Where ShelfLife fits
ShelfLife helps Shopify merchants track expiry dates, batches, lot status, and stock rotation so perishable or lot-sensitive inventory is not managed only through product titles and stock counts. In a recall, that operational memory matters.
For recall readiness, the most useful ShelfLife pattern is:
- Capture lot, batch, and expiry or best-by details when inventory is received.
- Keep available quantity by lot and location.
- Flag lots as active, held, recalled, released, destroyed, returned, or closed.
- Keep notes explaining why a lot was held or released.
- Use batch records to narrow order/customer review instead of searching the whole catalog.
Food, supplement, cosmetic, and specialty grocery merchants should start with the highest-risk category. Add batch fields for those items first, test a mock recall, and make sure the team can answer the basic question: "Which customers received this exact batch?"
FAQ
What is Shopify recall batch tracking?
Shopify recall batch tracking is the process of connecting a product or variant to a specific lot, batch, UPC, best-by date, order, and fulfillment record. It lets a merchant identify affected inventory and customers when a recall names a specific product batch or identifier.
What did the FDA/openFDA Boichik Bagels record say?
FDA/openFDA lists recall H-1133-2026 for Boichik Bagels Pumpernickel Mix Bagels, UPC 850016588067, because of undeclared sesame. The record lists the recall as Class II, ongoing, and distributed domestically in California. FDA openFDA enforcement record[1]
Does Shopify track lots by default?
Shopify tracks products, variants, inventory, orders, and fulfillment data, but lot-level recall traceability usually requires an added workflow or app layer. Shopify data remains essential because it ties products to orders and customers. Shopify Admin API order object[5]
What should merchants do first after an allergen recall alert?
Verify the official source first. Then match the recalled product to internal SKUs, UPCs, variants, lots, and locations. Put matching inventory on hold before sending customer notices, so the store does not keep shipping affected units while outreach is underway.
Should a merchant notify every customer who bought a similar product?
Not if the affected product or batch can be identified precisely. The goal is to notify customers connected to affected inventory and document how that list was built. If records are incomplete, the merchant may need food safety or legal guidance before deciding how broad the notice should be.
How does batch tracking help with bundles?
Bundles can hide recalled components under a different Shopify SKU. Batch tracking helps a merchant see that a gift box, subscription pack, local delivery box, or kit contained a specific product batch, even if the customer did not buy the recalled product as a standalone item.

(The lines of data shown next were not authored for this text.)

### config.mk
export PLATFORM = sky130hd
export DESIGN_NAME = arsf_ram
export DESIGN_NICKNAME = d
export VERILOG_FILES = /design/src/rtl/core/arsf_ram.sv
export SDC_FILE = /design/constraint.sdc
export NUM_CORES = 1
export LEC_CHECK = 0
export BUFFER_PORTS_ARGS = -buffer_cell sky130_fd_sc_hd__buf_2
export CAP_MARGIN = 40
export CORE_ASPECT_RATIO = 1.4
export CORE_MARGIN = 2
export CORE_UTILIZATION = 56
export DETAILED_ROUTE_END_ITERATION = 7
export GPL_ROUTABILITY_DRIVEN = 0
export PLACE_DENSITY_LB_ADDON = 0.08
export SLEW_MARGIN = 20
export SYNTH_ARGS = -nofsm -noshare
export SYNTH_HDL_FRONTEND = slang
export SYNTH_SLANG_ARGS = --single-unit
export TNS_END_PERCENT = 20
### constraint.sdc
create_clock -name clk -period 2.2 [get_ports clk]
set_input_delay 0.44 -clock clk [delete_from_list [all_inputs] [get_ports clk]]
set_output_delay 0.44 -clock clk [all_outputs]
set_load 0.1 [all_outputs]
### src/rtl/core/arsf_ram.sv
`default_nettype none
// ----------------------------------------------------------------------------
// arsf_ram
// Generic simple dual-port RAM: one write port, one read port, registered read.
// ----------------------------------------------------------------------------
module arsf_ram #(
    parameter int unsigned WIDTH = 8,
    parameter int unsigned DEPTH = 64
) (
    input  wire logic                     clk,
    input  wire logic                     we,
    input  wire logic [$clog2(DEPTH)-1:0] waddr,
    input  wire logic [WIDTH-1:0]         wdata,
    input  wire logic                     re,
    input  wire logic [$clog2(DEPTH)-1:0] raddr,
    output logic      [WIDTH-1:0]         rdata
);

    logic [WIDTH-1:0] mem [DEPTH];

    always_ff @(posedge clk)
    begin
        if (we)
        begin
            mem[waddr] <= wdata;
        end
        if (re)
        begin
            rdata <= mem[raddr];
        end
    end

endmodule
`default_nettype wire
## src/rtl/core/arsf_pkg.sv

```systemverilog
`default_nettype none
// ----------------------------------------------------------------------------
// arsf_pkg
// Shared types and constants of the alarm repeat suppression filter.
// ----------------------------------------------------------------------------
package arsf_pkg;

    localparam int unsigned DEF_TABLE_SLOTS = 64;

    localparam int unsigned INDEX_W = 16;
    localparam int unsigned SEV_W   = 3;
    localparam int unsigned TIME_W  = 48;
    localparam int unsigned CFG_W   = 32;

    localparam logic [CFG_W-1:0] RST_FILTER_WINDOW  = 32'd5000;
    localparam logic [CFG_W-1:0] RST_SWEEP_INTERVAL = 32'd60000;

    // register indexes on the configuration port
    localparam logic REG_FILTER_WINDOW  = 1'b0;
    localparam logic REG_SWEEP_INTERVAL = 1'b1;

    localparam int unsigned IN_TDATA_W  = 72;
    localparam int unsigned OUT_TDATA_W = 8;

    typedef struct packed {
        logic [TIME_W-1:0]  now_ms;
        logic [SEV_W-1:0]   alarm_severity;
        logic [INDEX_W-1:0] alarm_index;
    } item_t;

    typedef struct packed {
        logic table_full;
        logic suppressed;
    } result_t;

    // one table slot as stored in memory
    typedef struct packed {
        logic               valid;
        logic [INDEX_W-1:0] alarm_index;
        logic [SEV_W-1:0]   alarm_severity;
        logic [TIME_W-1:0]  issue_time;
    } entry_t;

    localparam int unsigned ENTRY_W = $bits(entry_t);

endpackage
`default_nettype wire

```

## src/rtl/core/arsf_engine.sv

```systemverilog
`default_nettype none
// ----------------------------------------------------------------------------
// arsf_engine
// Sequencer around the slot table: clearing pass, scan with sweep and lookup,
// and the final update of the hit or free slot.
// ----------------------------------------------------------------------------
module arsf_engine #(
    parameter int unsigned SLOTS = 64
) (
    input  wire logic                            clk,
    input  wire logic                            rst_n,
    input  wire logic [arsf_pkg::CFG_W-1:0]      filter_window,
    input  wire logic [arsf_pkg::CFG_W-1:0]      sweep_interval,
    input  wire logic                            item_valid,
    output logic                                 item_ready,
    input  wire arsf_pkg::item_t                 item,
    output logic                                 res_valid,
    input  wire logic                            res_ready,
    output arsf_pkg::result_t                    res,
    output logic                                 ram_we,
    output logic [$clog2(SLOTS)-1:0]             ram_waddr,
    output logic [arsf_pkg::ENTRY_W-1:0]         ram_wdata,
    output logic                                 ram_re,
    output logic [$clog2(SLOTS)-1:0]             ram_raddr,
    input  wire logic [arsf_pkg::ENTRY_W-1:0]    ram_rdata
);

    import arsf_pkg::*;

    localparam int unsigned AW = $clog2(SLOTS);
    localparam int unsigned CW = $clog2(SLOTS + 1);

    typedef enum logic [2:0] {
        ST_CLEAR,
        ST_IDLE,
        ST_SCAN,
        ST_UPDATE,
        ST_RESULT
    } state_t;

    state_t              state_reg;
    logic [CW-1:0]       cnt_reg;
    item_t               item_reg;
    logic                sweep_reg;
    logic [TIME_W-1:0]   next_sweep_reg;
    logic                rd_vld_reg;
    logic [AW-1:0]       rd_addr_reg;
    logic                hit_found_reg;
    logic                hit_stale_reg;
    logic [AW-1:0]       hit_addr_reg;
    logic                free_found_reg;
    logic [AW-1:0]       free_addr_reg;

    entry_t              entry;
    entry_t              new_entry;
    logic                entry_stale;
    logic                entry_live;
    logic                key_match;
    logic                scan_more;
    logic                do_sweep;
    logic [TIME_W:0]     sweep_sum;
    logic [TIME_W-1:0]   next_sweep_next;

    always_comb
    begin
        entry       = entry_t'(ram_rdata);
        entry_stale = {1'b0, item_reg.now_ms} >
                      ({1'b0, entry.issue_time} + (TIME_W+1)'(filter_window));
        entry_live  = entry.valid && !(sweep_reg && entry_stale);
        key_match   = (entry.alarm_index == item_reg.alarm_index) &&
                      (entry.alarm_severity == item_reg.alarm_severity);
        scan_more   = (cnt_reg != CW'(SLOTS));

        // sweep decision and new sweep time, saturating at the top of the time range
        do_sweep  = item.now_ms > next_sweep_reg;
        sweep_sum = {1'b0, item.now_ms} + (TIME_W+1)'(sweep_interval);
        next_sweep_next = sweep_sum[TIME_W] ? '1 : sweep_sum[TIME_W-1:0];

        new_entry.valid          = 1'b1;
        new_entry.alarm_index    = item_reg.alarm_index;
        new_entry.alarm_severity = item_reg.alarm_severity;
        new_entry.issue_time     = item_reg.now_ms;
    end

    // memory ports
    always_comb
    begin
        ram_we    = 1'b0;
        ram_waddr = cnt_reg[AW-1:0];
        ram_wdata = '0;
        priority if (state_reg == ST_CLEAR)
        begin
            ram_we = 1'b1;
        end
        else if (rd_vld_reg && entry.valid && !entry_live)
        begin
            // entry swept out: drop its valid bit
            ram_we    = 1'b1;
            ram_waddr = rd_addr_reg;
            ram_wdata = ENTRY_W'({1'b0, entry.alarm_index, entry.alarm_severity,
                                  entry.issue_time});
        end
        else if (state_reg == ST_UPDATE &&
                 (hit_found_reg ? hit_stale_reg : free_found_reg))
        begin
            ram_we    = 1'b1;
            ram_waddr = hit_found_reg ? hit_addr_reg : free_addr_reg;
            ram_wdata = ENTRY_W'(new_entry);
        end
        else
        begin
            ram_we = 1'b0;
        end
        ram_re    = (state_reg == ST_SCAN) && scan_more;
        ram_raddr = cnt_reg[AW-1:0];
    end

    assign item_ready = (state_reg == ST_IDLE);
    assign res_valid  = (state_reg == ST_RESULT);

    always_ff @(posedge clk or negedge rst_n)
    begin
        if (!rst_n)
        begin
            state_reg      <= ST_CLEAR;
            cnt_reg        <= '0;
            next_sweep_reg <= '0;
            sweep_reg      <= 1'b0;
            rd_vld_reg     <= 1'b0;
            hit_found_reg  <= 1'b0;
            free_found_reg <= 1'b0;
            hit_stale_reg  <= 1'b0;
            hit_addr_reg   <= '0;
            free_addr_reg  <= '0;
            rd_addr_reg    <= '0;
            item_reg       <= '0;
            res            <= '0;
        end
        else
        begin
            rd_vld_reg  <= ram_re;
            rd_addr_reg <= ram_raddr;

            // scan results, taken in slot order
            if (rd_vld_reg)
            begin
                if (entry_live && key_match && !hit_found_reg)
                begin
                    hit_found_reg <= 1'b1;
                    hit_addr_reg  <= rd_addr_reg;
                    hit_stale_reg <= entry_stale;
                end
                if (!entry_live && !free_found_reg)
                begin
                    free_found_reg <= 1'b1;
                    free_addr_reg  <= rd_addr_reg;
                end
            end

            unique case (state_reg)
                ST_CLEAR:
                begin
                    if (cnt_reg[AW-1:0] == AW'(SLOTS - 1))
                    begin
                        cnt_reg   <= '0;
                        state_reg <= ST_IDLE;
                    end
                    else
                    begin
                        cnt_reg <= cnt_reg + 1'b1;
                    end
                end
                ST_IDLE:
                begin
                    if (item_valid)
                    begin
                        item_reg       <= item;
                        sweep_reg      <= do_sweep;
                        if (do_sweep)
                        begin
                            next_sweep_reg <= next_sweep_next;
                        end
                        hit_found_reg  <= 1'b0;
                        free_found_reg <= 1'b0;
                        cnt_reg        <= '0;
                        state_reg      <= ST_SCAN;
                    end
                end
                ST_SCAN:
                begin
                    if (scan_more)
                    begin
                        cnt_reg <= cnt_reg + 1'b1;
                    end
                    else
                    begin
                        state_reg <= ST_UPDATE;
                    end
                end
                ST_UPDATE:
                begin
                    res.suppressed <= hit_found_reg && !hit_stale_reg;
                    res.table_full <= !hit_found_reg && !free_found_reg;
                    state_reg      <= ST_RESULT;
                end
                ST_RESULT:
                begin
                    if (res_ready)
                    begin
                        state_reg <= ST_IDLE;
                    end
                end
                default:
                begin
                    state_reg <= ST_IDLE;
                end
            endcase
        end
    end

endmodule
`default_nettype wire

```

## config.mk

```make
export PLATFORM = sky130hd
export DESIGN_NAME = arsf_engine
export DESIGN_NICKNAME = d
export VERILOG_FILES = /design/src/rtl/core/arsf_pkg.sv /design/src/rtl/core/arsf_engine.sv
export SDC_FILE = /design/constraint.sdc
export NUM_CORES = 1
export LEC_CHECK = 0
export BUFFER_PORTS_ARGS = -buffer_cell sky130_fd_sc_hd__clkbuf_2
export CAP_MARGIN = 10
export CORE_MARGIN = 8
export CORE_UTILIZATION = 55
export DETAILED_ROUTE_END_ITERATION = 10
export PLACE_DENSITY = 0.87
export SYNTH_ARGS = -nofsm -noshare
export SYNTH_HDL_FRONTEND = slang
export SYNTH_SLANG_ARGS = --single-unit
```

## constraint.sdc

```tcl
create_clock -name clk -period 7.6 [get_ports clk]
set_input_delay 0.38 -clock clk [delete_from_list [all_inputs] [get_ports clk]]
set_output_delay 0.38 -clock clk [all_outputs]
set_load 0.02 [all_outputs]
```

# ---- Word level (Yosys, flattened, before mapping)
# Cells that the tools add are included.
dict set report totals {
  inputBits 203
  latch_bits 0
  wordCells 88
  register_bits 150
  mem_bits_rw 0
  out_inout_bits 86
  memories 0
  rom_bits 0
}
dict set report op_classes {
  shifts 0
  muxes 29
  mul 0
  addsub 3
  n_reduce_logical 25
  n_eq_ne 13
  order_cmp 2
  div_mod_pow 0
  bitwise_logic 0
}
# cell n
set op_table {}
lappend op_table {{$mux W68} 3}
lappend op_table {{$add A48 B32 Y49} 2}
lappend op_table {{$gt A48 B49 Y1} 1}
lappend op_table {{$gt A48 B48 Y1} 1}
lappend op_table {{$mux W48} 1}
lappend op_table {{$mux W6} 4}
lappend op_table {{$mux W7} 3}
lappend op_table {{$pmux W7 S3} 1}
lappend op_table {{$eq A16 B16 Y1} 1}
lappend op_table {{$pmux W3 S5} 1}
lappend op_table {{$logic_and A1 B1 Y1} 12}
lappend op_table {{$mux W1} 12}
lappend op_table {{$mux W3} 4}
lappend op_table {{$add A7 B1 Y7 const B} 1}
lappend op_table {{$ne A7 B7 Y1 const B} 1}
lappend op_table {{$eq A3 B2 Y1 const B} 2}
lappend op_table {{$eq A6 B6 Y1 const B} 1}
lappend op_table {{$ne A2 B2 Y1 const B} 3}
lappend op_table {{$reduce_and A2 Y1} 3}
lappend op_table {{$reduce_and A3 Y1} 2}
lappend op_table {{$logic_not A1 Y1} 5}
lappend op_table {{$ne A2 B1 Y1 const B} 2}
lappend op_table {{$reduce_and A4 Y1} 1}
lappend op_table {{$eq A3 B1 Y1 const B} 1}
lappend op_table {{4 further kinds} 4}

# ---- Depth between registers and ports, before layout
dict set report depth {
  depth_word 11
  ltp_mapped 24
}

# ---- Least setup slack after synthesis
# Ideal clock, no wire load.
dict set report synth_timing {
  kind {input port to output port}
  from {in filter_window[0] (netlist name)}
  to {out ram_wdata[1] (netlist name)}
  path_buffers 2
  arrival_ns 4.924
  slack_ns 2.296
  cell_stages 23
  cell_sequence {ha_1 -> inv_1 -> fa_1 -> nor2b_1 -> o31a_1 -> o41a_1 -> o311ai_4 -> a211oi_2 -> or2_2 -> clkbuf_1 -> and3_1 -> xnor2_1 -> ha_1 -> nand4_1 -> nor4_1 -> nand4_1 -> nand2_1 -> a31o_2 -> nand3_1 -> a31oi_1 -> clkbuf_1 -> nand2_1 -> o21ai_0}
}
dict set report synth_via {
  elab_chain_len 9
}
# element line
set synth_lines {}
lappend synth_lines {{from (decl)} arsf_engine.sv:12} ;# input wire logic [arsf_pkg::CFG_W-1:0] filter_window,
lappend synth_lines {{$add A48 B32 Y49} arsf_engine.sv:68} ;# ({1'b0, entry.issue_time} + (TIME_W+1)'(filter_window));
lappend synth_lines {{$gt A48 B49 Y1} arsf_engine.sv:67} ;# entry_stale = {1'b0, item_reg.now_ms} >
lappend synth_lines {{$logic_and A1 B1 Y1} arsf_engine.sv:69} ;# entry_live = entry.valid && !(sweep_reg && entry_stale);
lappend synth_lines {{$logic_not A1 Y1} arsf_engine.sv:69}
lappend synth_lines {{$logic_and A1 B1 Y1} arsf_engine.sv:69}
lappend synth_lines {{$logic_not A1 Y1} arsf_engine.sv:95} ;# else if (rd_vld_reg && entry.valid && !entry_live)
lappend synth_lines {{$logic_and A1 B1 Y1} arsf_engine.sv:95}
lappend synth_lines {{$mux W68} arsf_engine.sv:95}
lappend synth_lines {{$mux W68} arsf_engine.sv:91} ;# priority if (state_reg == ST_CLEAR)
lappend synth_lines {{to (decl)} arsf_engine.sv:22} ;# output logic [arsf_pkg::ENTRY_W-1:0] ram_wdata,
# No other way between the ends.

# ---- Worst setup path in the final report
dict set report layout_timing {
  from {in ram_rdata[0] (netlist name)}
  to {out ram_waddr[0]}
}
dict set report layout_via {
  elab_chain_len 9
}
# element line
set layout_lines {}
lappend layout_lines {{from (decl)} arsf_engine.sv:25} ;# input wire logic [arsf_pkg::ENTRY_W-1:0] ram_rdata
lappend layout_lines {{$add A48 B32 Y49} arsf_engine.sv:68}
lappend layout_lines {{$gt A48 B49 Y1} arsf_engine.sv:67}
lappend layout_lines {{$logic_and A1 B1 Y1} arsf_engine.sv:69}
lappend layout_lines {{$logic_not A1 Y1} arsf_engine.sv:69}
lappend layout_lines {{$logic_and A1 B1 Y1} arsf_engine.sv:69}
lappend layout_lines {{$logic_not A1 Y1} arsf_engine.sv:95}
lappend layout_lines {{$logic_and A1 B1 Y1} arsf_engine.sv:95}
lappend layout_lines {{$mux W6} arsf_engine.sv:95}
lappend layout_lines {{$mux W6} arsf_engine.sv:91}
lappend layout_lines {{to (decl)} arsf_engine.sv:21} ;# output logic [$clog2(SLOTS)-1:0] ram_waddr,
# No other way between the ends.

==> PnR_summary.wiki <==
{| class="wikitable"
! Metric !! Value
|-
| Starting utilization of the core area || 0.561
|-
| Violation count after the first detailed-routing iteration || 1186
|-
| Worst path cell trace || clkbuf_2, ha_1, inv_1, fa_1, nor2b_1, o31a_1, o41a_1, o311ai_4, a211oi_2, or2_2, and3_1, xnor2_1, ha_1, nand4_1, nor4_1, nand4_1, nand2_1, a31o_2, nand3_1, a31oi_4, buf_4, nand2_1, o221ai_1, clkbuf_2
|-
| Total of max-cap violations || 0
|-
| IO Pins || 289
|-
| Type of the worst setup path || input port to primary output
|-
| CP Data Required Time || 7.22 ns
|-
| Worst Reg2Reg Path Length in Cells || 10
|-
| Register-to-register setup slack || between 3 and 4 ns
|-
| P_leak || 7.85 nW
|-
| Wire length of the first global-routing pass || 64.6 mm
|-
| Largest family of logic cells by synthesized area || compound AO/OA/AOI/OAI gates
|-
| Post-synth design cell area || around 0.013 mm2
|-
| Total global-route track usage || 0.275
|-
| Diodes inserted || 0
|-
| Number of buffer cells added on primary ports || approximately 290
|-
| Post-DP HPWL || 32.6 mm
|-
| Unrepaired setup endpoints after global routing || no
|-
| Chip Height || 171 um
|-
| Number of different library cells in the post-synthesis netlist || 83
|-
| # resized after CTS || 0
|-
| Ys Warns || 0
|-
| Vias per cell || 5.97
|-
| Final #Nets || 2192
|-
| Simple-gate share of the synthesized area || 0.196
|-
| Synthesized-area fraction occupied by adder cells || 0.157
|-
| Row cnt || 56
|-
| Delay of the slowest cell on the worst path || 0.76 ns
|-
| Cell area power density || 276 mW/mm2
|-
| FMAX || 146 MHz
|-
| Max FFs per register || 67
|-
| Maximum fanout encountered on the critical timing path || 24
|-
| Vias in the first global route || 12800
|-
| Fill count || 1953
|-
| Total negative slack for setup checks || 0 ns
|-
| Master of the slowest instance on the critical path || sky130_fd_sc_hd__a31oi_4
|-
| Count of non-filler cells in the finished layout || 2155
|-
| Pre-antenna DRT Iters || 5
|-
| Inserted Clock Buffers || 17
|-
| Leading register cell type out of synthesis || sky130_fd_sc_hd__dfrtp_1
|-
| Share of async-settable or async-resettable flops after synthesis || 1.00
|-
| Internal cell power || 0.00242 W
|-
| Routed wirelength normalized by instance count || 19.0 um
|-
| Number of slew-limit violations in the final report || 0
|-
| Syn Inst Count || 1577
|-
| Worst max-slew margin expressed relative to the limit || 0.404
|-
| Clk Latency, worst-skew pair || 0.43 ns
|-
| Final Wtd Congestion || 0.970
|-
| Buffer depth of the longest clock path || 2
|-
| Post-detailed-routing wire length || 41.0 mm
|-
| Combinational power share || 0.455
|-
| Number of post-CTS setup repair buffers || 0
|-
| Area enclosed by the die boundary || 0.0291 mm2
|-
| Via count of the routed design || around 13000
|-
| Seq/Total Area, Yosys || 0.285
|-
| Multiplexer area fraction after synthesis || 0.0215
|-
| Area used by multi-input combinational logic || roughly 0.0088 mm2
|-
| Total length of routed met2 wires || between 15 and 20 mm
|-
| Number of cells after detailed placement || between 2000 and 2500
|-
| Worst Clk Skew || 0.0143 ns
|-
| Cell types with the largest area share after synthesis || sky130_fd_sc_hd__dfrtp_1, sky130_fd_sc_hd__ha_1, sky130_fd_sc_hd__nand2_1
|-
| Congestion Overflow GR || 0
|-
| Number of antenna violations at the first check in global routing || 0
|-
| Top routing layer used || met4
|-
| Hold violation count in the final report || 1
|-
| FF+latch count, synth || 150
|-
| Pin count of the biggest net entering global routing || 95
|-
| Routed length on met3 || 2.77 mm
|-
| Clock share of power || 0.193
|-
| Average footprint of a synthesized cell || 8.35 um2
|-
| Number of DRC violations after detailed routing || 0
|-
| Clock Sinks || 150
|-
| Area Overhead vs Synth || 16.7%
|-
| Met1 wire length || 17.1 mm
|-
| Count of antenna-violating nets left after detailed routing || 0
|-
| Nature of the critical path endpoint || primary output
|-
| Final worst hold slack || -0.00512 ns
|-
| Final setup violating endpoints || 0
|-
| Cell type with the largest total area after synthesis || sky130_fd_sc_hd__dfrtp_1
|-
| Post-route fraction of the period consumed by the critical path || 0.898
|-
| Type of origin of the critical path || input port
|-
| Core region area || 0.0235 mm2
|-
| TritonCTS clock tree || done
|-
| Count of hold buffers inserted by post-cts repair || 0
|-
| Share of the core filled with cells in the final layout || 0.654
|-
| IR Drop Worst-Case VDD || 266 uV
|-
| Synth top area share || 0.285
|-
| Fraction of power spent switching nets || 0.429
|-
| Post-route minimum period || approximately 6.8 ns
|-
| Register Area || 0.00375 mm2
|-
| Net switching component of the power || 0.00182 W
|-
| Sequential group share of total power || 0.352
|-
| HP Class || input port to asynchronous set/reset pin
|-
| Root buffer cell || sky130_fd_sc_hd__clkbuf_16
|-
| Area share of xor/xnor cells in the synthesized design || 0.0645
|-
| Share of layout cells above drive strength 1 || 0.200
|-
| Count of flip-flops with a built-in enable after synthesis || 0
|-
| Worst-Margin Slew || 0.894 ns
|-
| Synth Net Count || just under 2000
|-
| Violated checks || hold timing
|-
| Compound-Gate Fraction of Synth Area || 0.227
|-
| Run status || complete, but fails checks
|-
| Die width || 171 um
|-
| CTS HTree Levels || 4
|-
| CTS clock-pin slew for the worst setup and hold paths || approximately 0.070 ns
|-
| Worst Path Arrival || 6.45 ns
|}
[power by group through the flow]
stage | clock network (W) | registers [W] | logic (W)
final | 0.000818 | 0.00149 | 0.00193
after global routing | 0.000862 | 0.00152 | 0.00218
after CTS | 0.000827 | 0.00148 | 0.00191
after detailed placement | 0 | 0.00149 | 0.00189
after global placement | 0 | 0.00148 | 0.00180
after floorplan | 0 | 0.00134 | 0.00143
[cell type report]
class | count | area share
multi-input combinational | 1270 | 0.573
sequential | 150 | 0.244
timing repair buffer | 296 | 0.0982
clock buffer | 18 | 0.0279
tap | 319 | 0.0260
inverter | 90 | 0.0220
clock inverter | 12 | 0.00847
[kinds of logic after synthesis]
family                   Yosys count
AND/OR/NAND/NOR                  564
AO/OA/AOI/OAI                    421
adder cells (fa/ha/maj)          164
buffers and inverters            157
flip-flops                       150
XOR/XNOR                          97
multiplexers                      24
[metrics by stage]
step	setup slack [ns]	cell area, um2	power, W
finish	0.772	15400	0.00423
global route	0.515	15400	0.00457
CTS	0.848	15400	0.00422
detailed placement	0.879	14800	0.00338
global placement	1.08	14800	0.00328
floorplan	2.30	13200	0.00277
[cells in the final DEF (no fill, tap or decap), types with 13 or more instances in the layout]
cell	instances
sky130_fd_sc_hd__clkbuf_2	287
sky130_fd_sc_hd__nand2_1	266
sky130_fd_sc_hd__ha_1	162
sky130_fd_sc_hd__dfrtp_1	150
sky130_fd_sc_hd__nor2_1	99
sky130_fd_sc_hd__a21oi_1	96
sky130_fd_sc_hd__inv_1	90
sky130_fd_sc_hd__a22o_1	67
sky130_fd_sc_hd__xor2_1	59
sky130_fd_sc_hd__o21ai_0	51
sky130_fd_sc_hd__nand3_1	45
sky130_fd_sc_hd__a31oi_1	43
sky130_fd_sc_hd__xnor2_1	38
sky130_fd_sc_hd__a21o_1	34
sky130_fd_sc_hd__nand4_1	34
sky130_fd_sc_hd__and3_1	21
sky130_fd_sc_hd__nor4_1	19
sky130_fd_sc_hd__a211oi_1	18
sky130_fd_sc_hd__nor3_1	18
sky130_fd_sc_hd__clkbuf_16	17
sky130_fd_sc_hd__o21a_1	13
[path summary, 6_finish.rpt]
path / to / start
min: item_reg[21] / rst_n
max: ram_waddr[0] / ram_rdata[0]
min in group clk: item_reg[6] / item[6]
max reg2reg: hit_addr_reg[1] / item_reg[31]
min reg2reg: hit_addr_reg[1] / hit_addr_reg[1]
max in group asynchronous: item_reg[2] / rst_n
`config.mk`:
```
export PLATFORM = sky130hd
export DESIGN_NAME = morse_character_keyer_flat
export DESIGN_NICKNAME = d
export VERILOG_FILES = /design/src/rtl/mck_pkg.sv /design/src/rtl/mck_char_if.sv /design/src/rtl/mck_elem_if.sv /design/src/rtl/morse_character_keyer.sv /design/src/rtl/mck_alu.sv /design/src/rtl/mck_seq.sv /design/src/flat_wrapper.sv
export VERILOG_INCLUDE_DIRS = /design/src /design/src/rtl
export SDC_FILE = /design/constraint.sdc
export NUM_CORES = 1
export LEC_CHECK = 0
export BUFFER_PORTS_ARGS = -buffer_cell sky130_fd_sc_hd__buf_2
export CAP_MARGIN = 30
export CORE_MARGIN = 2
export CORE_UTILIZATION = 52
export DETAILED_ROUTE_END_ITERATION = 8
export PLACE_DENSITY_LB_ADDON = 0.08
export SYNTH_ARGS = -nofsm -noshare
export SYNTH_HDL_FRONTEND = slang
export SYNTH_SLANG_ARGS = --single-unit
```
`constraint.sdc`:
```
create_clock -name clk_i -period 3.6 [get_ports clk_i]
set_input_delay 0.72 -clock clk_i [delete_from_list [all_inputs] [get_ports clk_i]]
set_output_delay 0.72 -clock clk_i [all_outputs]
set_load 0.01 [all_outputs]
```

Is this legal or food safety advice?
No. This is operational guidance for ecommerce recordkeeping. Recall obligations depend on product category, jurisdiction, supply-chain role, and regulator instructions. Merchants should rely on official sources such as FDA recall resources and qualified professionals for legal and food safety decisions. FDA recalls, market withdrawals, and safety alerts[2]
Disclaimer
This article is operational guidance for Shopify merchants and is not legal, medical, or food safety advice. Always verify recall details against official sources, follow regulator and supplier instructions, and work with qualified counsel or food safety professionals when a recall affects your store.